Les travaux progressent au sein du laboratoire pour mieux caractériser ces gènes qui sont désormais qualifiés de présomptifs de résistance aux deux pathogènes concernés.

Caractérisation et clonage des gènes de défense

Dans les modèles moléculaires d'interaction plante-pathogène, les gènes de défense seraient induits en réponse à l'interaction entre les produits des gènes de résistance de la plante et les produits des gènes d'avirulence du pathogène. Certains gènes de défense sont bien connus, d'autres restent à découvrir. Le laboratoire de l'UA a entrepris d'identifier les gènes de défense intervenant dans le processus d'interaction Tournesol/Agent du mildiou. Dans un premier temps, l'équipe a cloné par homologie les gènes de défense connus, afin d'étudier la cinétique d'expression de ces gènes au cours de la réaction de défense. La stratégie de la DDRT-PCR (Differential Display Reverse Transcription PCR) a alors été appliquée à la période la plus favorable, ce qui a permis de mettre en évidence plusieurs gènes spécifiquement exprimés dans la situation de résistance (interaction incompatible) et non dans la situation de sensibilité (interaction compatible). Trois de ces gènes, inconnus jusqu'ici, font l'objet de la poursuite actuelle des travaux, ainsi que des gènes impliqués dans le processus de défense au niveau du métabolisme des superoxydes.

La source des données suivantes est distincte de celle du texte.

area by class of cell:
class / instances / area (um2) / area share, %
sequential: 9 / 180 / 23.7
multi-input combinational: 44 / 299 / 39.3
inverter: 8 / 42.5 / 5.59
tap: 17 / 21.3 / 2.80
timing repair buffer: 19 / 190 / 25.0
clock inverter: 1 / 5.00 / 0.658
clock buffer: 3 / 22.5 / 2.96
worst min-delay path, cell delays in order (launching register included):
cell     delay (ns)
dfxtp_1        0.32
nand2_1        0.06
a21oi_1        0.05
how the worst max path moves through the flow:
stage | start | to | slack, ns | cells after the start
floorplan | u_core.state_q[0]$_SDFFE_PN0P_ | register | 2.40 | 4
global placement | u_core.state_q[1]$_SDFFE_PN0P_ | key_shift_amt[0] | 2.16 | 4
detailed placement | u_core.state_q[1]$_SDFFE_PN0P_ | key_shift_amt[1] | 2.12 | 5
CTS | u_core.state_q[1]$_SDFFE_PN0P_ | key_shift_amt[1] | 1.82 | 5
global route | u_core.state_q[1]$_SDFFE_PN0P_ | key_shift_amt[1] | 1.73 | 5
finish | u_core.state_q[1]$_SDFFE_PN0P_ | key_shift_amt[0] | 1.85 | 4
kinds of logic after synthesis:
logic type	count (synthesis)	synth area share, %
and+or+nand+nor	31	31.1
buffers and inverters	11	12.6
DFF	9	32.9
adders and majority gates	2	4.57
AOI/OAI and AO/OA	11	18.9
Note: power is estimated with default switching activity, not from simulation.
## config.mk

```make
export PLATFORM = sky130hd
export DESIGN_NAME = calc_op_sequencer
export DESIGN_NICKNAME = d
export VERILOG_FILES = /design/src/rtl/calc_op_sequencer.sv
export SDC_FILE = /design/constraint.sdc
export NUM_CORES = 1
export LEC_CHECK = 0
export CAP_MARGIN = 20
export CORE_MARGIN = 3
export CORE_UTILIZATION = 40
export DETAILED_ROUTE_END_ITERATION = 6
export PLACE_DENSITY = 0.57
export SETUP_SLACK_MARGIN = 0.1
export SLEW_MARGIN = 30
export SYNTH_ARGS = -nofsm -noshare
export SYNTH_HDL_FRONTEND = slang
export SYNTH_SLANG_ARGS = --single-unit
```

## constraint.sdc

```tcl
create_clock -name clk -period 3.55 [get_ports clk]
set_input_delay 0.355 -clock clk [delete_from_list [all_inputs] [get_ports clk]]
set_output_delay 0.355 -clock clk [all_outputs]
set_load 0.02 [all_outputs]
```

## src/rtl/calc_op_sequencer.sv

```systemverilog
// Multi-cycle ADD/SUB/MUL controller built around a single time-shared 8-bit adder.
// A MUL uses 8 shift-and-add passes through that adder.
//
// state | meaning
// ------+-------------------------------------------------------------
// IDLE  | waiting for start; the request and operands are latched here
// EXEC  | adder busy: 1 cycle for ADD/SUB, MUL_STEPS cycles for MUL
// DONE  | one-cycle done pulse; result/flag/err already hold the new values

module adder_8bit (
  input  logic [7:0] a_i,
  input  logic [7:0] b_i,
  input  logic       cin_i,
  output logic [8:0] sum_o
);
  assign sum_o = {1'b0, a_i} + {1'b0, b_i} + {8'b0, cin_i};
endmodule

module calc_op_sequencer (
  input  logic        clk,
  input  logic        rst_n,
  input  logic        start,
  input  logic [1:0]  op,
  input  logic [7:0]  opa,
  input  logic [7:0]  opb,
  output logic        busy,
  output logic        done,
  output logic [15:0] result,
  output logic        flag,
  output logic        err
);
  localparam int MUL_STEPS = 8;

  localparam logic [1:0] OP_ADD = 2'b00;
  localparam logic [1:0] OP_SUB = 2'b01;
  localparam logic [1:0] OP_MUL = 2'b10;
  localparam logic [1:0] OP_RSV = 2'b11;

  typedef enum logic [1:0] {S_IDLE = 2'd0, S_EXEC = 2'd1, S_DONE = 2'd2} state_t;

  state_t      state_q, state_d;
  logic [1:0]  op_q;
  logic [7:0]  m_q, q_q, acc_q;
  logic [2:0]  step_q;
  logic [15:0] result_q;
  logic        flag_q, err_q;

  logic [7:0]  add_a, add_b;
  logic        add_cin;
  logic [8:0]  add_sum;
  logic        last_step;

  adder_8bit u_adder (
    .a_i   (add_a),
    .b_i   (add_b),
    .cin_i (add_cin),
    .sum_o (add_sum)
  );

  // ADD/SUB use the latched operands; MUL adds the multiplicand into acc when Q[0] is set.
  always_comb begin
    add_a   = acc_q;
    add_b   = q_q[0] ? m_q : 8'h00;
    add_cin = 1'b0;
    if (op_q == OP_ADD) begin
      add_a = m_q;
      add_b = q_q;
    end else if (op_q == OP_SUB) begin
      add_a   = m_q;
      add_b   = ~q_q;
      add_cin = 1'b1;
    end
  end

  assign last_step = (op_q != OP_MUL) || (step_q == 3'd0);

  always_ff @(posedge clk) begin
    if (!rst_n) state_q <= S_IDLE;
    else        state_q <= state_d;
  end

  always_comb begin
    state_d = state_q;
    case (state_q)
      S_IDLE:  if (start) state_d = (op == OP_RSV) ? S_DONE : S_EXEC;
      S_EXEC:  if (last_step) state_d = S_DONE;
      S_DONE:  state_d = S_IDLE;
      default: state_d = S_IDLE;
    endcase
  end

  always_comb begin
    busy = (state_q == S_EXEC);
    done = (state_q == S_DONE);
  end

  // step_q counts down from MUL_STEPS-1; the pass taken with step_q==0 is the last one.
  always_ff @(posedge clk) begin
    if (!rst_n) begin
      op_q     <= OP_ADD;
      m_q      <= 8'h00;
      q_q      <= 8'h00;
      acc_q    <= 8'h00;
      step_q   <= 3'd0;
      result_q <= 16'h0000;
      flag_q   <= 1'b0;
      err_q    <= 1'b0;
    end else begin
      case (state_q)
        S_IDLE: begin
          if (start) begin
            op_q   <= op;
            m_q    <= opa;
            q_q    <= opb;
            acc_q  <= 8'h00;
            step_q <= 3'(MUL_STEPS - 1);
            if (op == OP_RSV) begin
              result_q <= 16'h0000;
              flag_q   <= 1'b0;
              err_q    <= 1'b1;
            end
          end
        end
        S_EXEC: begin
          case (op_q)
            OP_ADD: begin
              result_q <= {7'b0, add_sum};
              flag_q   <= add_sum[8];
              err_q    <= 1'b0;
            end
            OP_SUB: begin
              result_q <= {8'b0, add_sum[7:0]};
              flag_q   <= ~add_sum[8];
              err_q    <= 1'b0;
            end
            OP_MUL: begin
              acc_q <= add_sum[8:1];
              q_q   <= {add_sum[0], q_q[7:1]};
              if (step_q == 3'd0) begin
                result_q <= {add_sum, q_q[7:1]};
                flag_q   <= |add_sum[8:1];
                err_q    <= 1'b0;
              end else begin
                step_q <= step_q - 3'd1;
              end
            end
            default: ;
          endcase
        end
        default: ;
      endcase
    end
  end

  assign result = result_q;
  assign flag   = flag_q;
  assign err    = err_q;
endmodule

```

==> results.json <==
{
  "status": "completed",
  "gp_congestion": 0.930,
  "hold_path_class": "register to register",
  "async_flop_share_pct": 0,
  "num_rows": 30,
  "syn_area_per_cell_um2": 8.49,
  "drv_slew": 0,
  "netlist_area_um2": 2940,
  "fill_cells": 700,
  "die_h_um": 91.7,
  "clock.fmax_mhz": 311,
  "antenna_found_initial": 0,
  "synth.distinct_cells": 52,
  "cp.arrival_ns": 3.42,
  "final_cell_mix": "nand2_1 (57), dfxtp_1 (49), clkdlybuf4s50_1 (39), nor2b_1 (25), a22oi_1 (16)",
  "start_util_pct": 42.3,
  "power.density_nw_per_um2": 371,
  "use_met2_pct": 31.3,
  "ir_worst_vdd_uv": 201,
  "dieArea_um2": 8410,
  "num-nets-final": 418,
  "grt.busiest_layer": "met2",
  "maxCapViolCount": 0,
  "drt-pass1-iter-count": 4,
  "grt_overflow": 0,
  "port_buffers": 40,
  "setup_violations": 0,
  "syn_inst": 346,
  "ys_seq_elements": 49,
  "fin_crit_sh_pct": 90.5,
  "cts_made_buffers": 5,
  "min_period_ns": 3.21,
  "ys_seq_area_share_pct": 33.4,
  "worst_slew_pin_slew_ns": 0.701,
  "drt-total-wl_um": 7790,
  "wl_per_cell_um": 16.3,
  "p_leak_nw": 1.36,
  "rrSetupSlack_ns": 0.34,
  "drt_iter0_drc": 96,
  "num_antenna_cells": 0,
  "synth_edf_count": 0,
  "setup_tns_ns": 0,
  "start_kind": "register",
  "cts_tree": "yes",
  "clock_path_buffers": 2,
  "ioPinCount": 41,
  "hold_ws_ns": 0.473,
  "cp.required_ns": 3.76,
  "gr-usage-all-layers_pct": 19.1,
  "reg2reg_depth": 12,
  "root_buffer": "clkbuf_8",
  "cp_max_fo": 6,
  "rsz0062_at_grt": "false",
  "core_um2": 6940,
  "clock_latency_ns": 0.31,
  "fp.dieW_um": 91.7,
  "vias": 2620,
  "htreeDepth": 2,
  "synth_flop_cell": "dfxtp_1",
  "hold_viol_final": 0,
  "clk_pin_slew_ns": 0.10,
  "holdBufCountCts": 0,
  "cts.sinks": 49,
  "drive_above_1_share_pct": 12.5,
  "crit_type": "register to register",
  "relSlewSlack_pct": 53.2,
  "final_common_cell": "nand2_1",
  "drtAntennaViolNets": 0,
  "finClkSkew_ns": 0.00790,
  "syn2layout_area_growth_pct": 21.6,
  "whs_path_depth": 2,
  "syn_nets": 382,
  "drcViolationCount": 0,
  "met1_usage_pct": 25.4,
  "vias_per_cell": 5.47,
  "grt_util_met3_pct": 4.02,
  "grt_pass1_wl_um": 13000,
  "dp_hpwl_um": 5740,
  "grt_max_degree": 31,
  "yosysWarnings": 0,
  "cp-end-kind": "register",
  "grt_pass1_vias": 2541
}
[cells in the mapped netlist, drive strengths merged (2+ instances only)]
| master | instances | area, µm² |
|---|---|---|
| nand2 | 57 | 214 |
| dfxtp | 49 | 981 |
| nor2b | 25 | 156 |
| a21boi | 18 | 135 |
| a22oi | 16 | 120 |
| nand3 | 15 | 75.1 |
| a21oi | 14 | 77.6 |
| clkbuf | 14 | 52.6 |
| ha | 13 | 163 |
| mux2 | 13 | 146 |
| nor2 | 13 | 48.8 |
| inv | 11 | 41.3 |
| o211a | 8 | 80.1 |
| o21ai | 8 | 40.0 |
| mux2i | 7 | 70.1 |
| buf | 6 | 32.5 |
| nand2b | 6 | 37.5 |
| nor3 | 5 | 36.3 |
| a211oi | 4 | 30.0 |
| and2 | 3 | 18.8 |
| o211ai | 3 | 22.5 |
| o21a | 3 | 22.5 |
| xnor2 | 3 | 26.3 |
| a211o | 2 | 17.5 |
| a21o | 2 | 16.3 |
| a22o | 2 | 17.5 |
| and3 | 2 | 12.5 |
| and3b | 2 | 17.5 |
| fa | 2 | 40.0 |
| nand3b | 2 | 15.0 |
| nor3b | 2 | 15.0 |
| xor2 | 2 | 17.5 |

L'objectif est de comprendre le mécanisme intime des gènes qui luttent contre la maladie : les gènes de résistance qui reconnaissent le pathogène et qui, par un mécanisme encore très mal connu, peuvent réguler l'expression des gènes de défense. L'ensemble de ces cascades de réaction reste à éclairer. Le but est de trouver des résistances durables au plus grand nombre de pathogènes, afin d'améliorer la sélection sur des critères croisés associant notamment caractère résistant, rendement et teneur en huile.

Des maladies des plantes aux maladies humaines

D'autres thématiques du laboratoire, qui seront développées ultérieurement, concernent l'étude de molécules qui, produites par des cellules végétales, sont efficaces les unes pour la destruction de virus, les autres pour la destruction de cellules tumorales, aussi bien chez la plante que chez l'animal ou l'homme. A terme, ces molécules pourraient permettre l'obtention de nouveaux médicaments.